Il était clair désormais que j’avais fait une folie en achetant cette femme. Si elle persistait dans son idée, ne pouvant m’être pour le reste de ma route qu’un sujet de dépense, au moins fallait-il qu’elle pût me servir d’interprète. Je lui déclarai que, puisqu’elle était une personne si distinguée, il fallait quelle apprît le français pendant que j’apprendrais l’arabe. Elle ne repoussa pas cette idée.
Je lui donnai donc une leçon et d’écriture, je lui fis faire des bâtons sur le papier comme à un enfant, et je lui appris quelques mots. Cela l’amusait assez, et la prononciation du français lui faisait perdre l’intonation gutturale, si peu gracieuse dans la bouche des femmes arabes. Je m’amusais beaucoup à lui faire prononcer des phrases tout entières qu’elle ne comprenait pas, par exemple celle-ci : « Je suis une petite sauvage, » qu’elle prononçait : Ze souis one bétit sovaze. Me voyant rire, elle crut que je lui faisais dire quelque chose d’inconvenant, et appela Mansour pour lui traduire la phrase. N’y trouvant pas grand mal, elle répéta avec beaucoup de grace :: « Ana (moi) ? Bétit sovaze ? mafisch (pas du tout) ! » Son sourire était charmant.

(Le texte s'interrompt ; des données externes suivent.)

$ cat src/source/ahb_data_phase.sv
/*
 * Data-phase tracking of the master: write data out, read data back, errors and timeout.
 * The next address phase overlaps the pending data phase.
 */
`timescale 1ns/10ps
`include "ahb_master_macros.svh"

module ahb_data_phase (
    input  logic                           ahb_clk_in,
    input  logic                           ahb_rstn_in,
    input  ahb_master_pkg::ahb_ctrl_t      ctrl,
    input  logic [`AHB_DATA_WIDTH-1:0]     wdata,
    input  logic [`AHB_DATA_WIDTH-1:0]     hrdata,
    input  logic                           hready,
    input  logic                           hresp,
    output logic [`AHB_DATA_WIDTH-1:0]     hwdata,
    output logic                           stall,
    output logic                           beat_done,
    output logic [`AHB_DATA_WIDTH-1:0]     rdata,
    output logic                           phase_error
);
    import ahb_master_pkg::*;

    localparam int WAIT_W = $clog2(`AHB_WAIT_TIMEOUT + 1);

    logic              pending;
    logic              pend_write;
    logic              accept;
    logic              complete;
    logic [WAIT_W-1:0] wait_cnt;

    assign accept = (ctrl.htrans == HTRANS_NONSEQ || ctrl.htrans == HTRANS_SEQ)
                    && hready && !phase_error;

    assign phase_error = pending && (hresp || wait_cnt == WAIT_W'(`AHB_WAIT_TIMEOUT));
    assign complete    = pending && hready && !phase_error;
    assign stall       = pending && !hready;

    always_ff @(posedge ahb_clk_in or negedge ahb_rstn_in) begin
        if (!ahb_rstn_in) begin
            pending    <= 1'b0;
            pend_write <= 1'b0;
            wait_cnt   <= '0;
            beat_done  <= 1'b0;
        end else begin
            beat_done <= complete;
            if (phase_error) begin
                pending  <= 1'b0;  // an errored phase is dropped, not retried.
                wait_cnt <= '0;
            end else if (hready) begin
                pending  <= accept;
                wait_cnt <= '0;
                if (accept) begin
                    pend_write <= ctrl.hwrite;
                end
            end else if (pending) begin
                wait_cnt <= wait_cnt + WAIT_W'(1);
            end
        end
    end

    always_ff @(posedge ahb_clk_in) begin
        if (accept && ctrl.hwrite) begin
            hwdata <= wdata;  // held through all wait states of the phase.
        end
        if (complete && !pend_write) begin
            rdata <= hrdata;
        end
    end

endmodule

$ cat src/source/ahb_master.sv
/*
 * Top level of the AHB-Lite master, joining the requester ports to the bus.
 * Holds the request check, address FSM, burst address and data-phase blocks.
 */
`timescale 1ns/10ps
`include "ahb_master_macros.svh"

module ahb_master (
    input  logic                           ahb_clk_in,
    input  logic                           ahb_rstn_in,
    // bus side.
    output ahb_master_pkg::ahb_ctrl_t      ahb_ctrl,
    output logic [`AHB_DATA_WIDTH-1:0]     hwdata,
    input  logic [`AHB_DATA_WIDTH-1:0]     hrdata,
    input  logic                           hready,
    input  logic                           hresp,
    // requester side.
    input  logic                           req_valid,
    input  ahb_master_pkg::ahb_req_t       req,
    input  logic [`AHB_DATA_WIDTH-1:0]     wdata,
    output logic                           beat_taken,
    output logic                           stall,
    output logic                           beat_done,
    output logic [`AHB_DATA_WIDTH-1:0]     rdata,
    output logic                           req_error
);
    import ahb_master_pkg::*;

    ahb_chk_t                   chk;
    logic [`AHB_ADDR_WIDTH-1:0] next_addr;
    logic                       phase_error;

    ahb_req_check u_req_check (
        .req (req),
        .chk (chk)
    );

    ahb_xfer_fsm u_xfer_fsm (
        .ahb_clk_in  (ahb_clk_in),
        .ahb_rstn_in (ahb_rstn_in),
        .req_valid   (req_valid),
        .req         (req),
        .chk         (chk),
        .next_addr   (next_addr),
        .hready      (hready),
        .phase_error (phase_error),
        .ctrl        (ahb_ctrl),
        .beat_taken  (beat_taken),
        .req_error   (req_error)
    );

    ahb_burst_addr u_burst_addr (
        .ctrl      (ahb_ctrl),
        .next_addr (next_addr)
    );

    ahb_data_phase u_data_phase (
        .ahb_clk_in  (ahb_clk_in),
        .ahb_rstn_in (ahb_rstn_in),
        .ctrl        (ahb_ctrl),
        .wdata       (wdata),
        .hrdata      (hrdata),
        .hready      (hready),
        .hresp       (hresp),
        .hwdata      (hwdata),
        .stall       (stall),
        .beat_done   (beat_done),
        .rdata       (rdata),
        .phase_error (phase_error)
    );

endmodule

$ cat config.mk
export PLATFORM = sky130hd
export DESIGN_NAME = ahb_master
export DESIGN_NICKNAME = d
export VERILOG_FILES = /design/src/source/ahb_master_pkg.sv /design/src/source/ahb_req_check.sv /design/src/source/ahb_burst_addr.sv /design/src/source/ahb_xfer_fsm.sv /design/src/source/ahb_data_phase.sv /design/src/source/ahb_master.sv
export VERILOG_INCLUDE_DIRS = /design/src /design/src/source
export SDC_FILE = /design/constraint.sdc
export NUM_CORES = 1
export LEC_CHECK = 0
export ABC_CLOCK_PERIOD_IN_PS = 4100
export BUFFER_PORTS_ARGS = -buffer_cell sky130_fd_sc_hd__buf_2
export CORE_MARGIN = 5
export CORE_UTILIZATION = 48
export DETAILED_ROUTE_END_ITERATION = 10
export PLACE_DENSITY = 0.82
export SLEW_MARGIN = 0
export SYNTH_ARGS = -nofsm -noshare
export SYNTH_HDL_FRONTEND = slang
export SYNTH_HIERARCHICAL = 1
export SYNTH_SLANG_ARGS = --single-unit
$ cat constraint.sdc
create_clock -name ahb_clk_in -period 4.1 [get_ports ahb_clk_in]
set_clock_uncertainty 0.05 [all_clocks]
set_input_delay 0.41 -clock ahb_clk_in [delete_from_list [all_inputs] [get_ports ahb_clk_in]]
set_output_delay 0.41 -clock ahb_clk_in [all_outputs]
set_load 0.1 [all_outputs]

Ennuyée de tracer des bâtons, des pleins et des déliés, l’esclave me fit comprendre qu’elle voulait écrire (ktab) selon son idée. Je pensai qu’elle savait écrire l’arabe et je lui donnai une page blanche. Bientôt je vis naître sous ses doigts une série bizarre d’hiéroglyphes, qui n’appartenaient évidemment à la calligraphie d’aucun peuple. Quand la page fut pleine, je lui fis demander par Mansour ce qu’elle avait voulu faire. – Je vous ai écrit ; lisez ! dit-elle. – Mais, ma chère enfant, cela ne représente rien. C’est seulement ce que pourrait tracer la griffe d’un chat trempée dans l’encre.
Cela l’étonna beaucoup. Elle avait cru que toutes les fois qu’on pensait à une chose en promenant au hasard la plume sur le papier, l’idée devait ainsi se traduire clairement pour l’œil du lecteur. — Je la détrompai et je lui fis dire d’énoncer ce qu’elle avait voulu écrire, attendu qu’il fallait pour s’instruire beaucoup plus de temps qu’elle ne supposait.
Sa supplique naïve se composait de plusieurs articles. Le premier renouvelait la prétention déjà indiquée de porter un habbarah de taffetas noir, comme les dames du Caire, afin de n’être plus confondue avec les simples femmes fellahs ; le second indiquait le désir d’une robe (yalek) en soie verte, et le troisième concluait à l’achat de bottines jaunes, qu’on ne pouvait, en qualité de musulmane, lui refuser le droit de porter.
Il faut dire ici que ces bottines sont affreuses et donnent aux femmes un certain air fort peu séduisant, et le reste les fait ressembler à d’énormes ballots ; — mais, dans les bottines jaunes particulièrement, il y a une grave question de prééminence sociale. Je promis de réfléchir sur tout cela.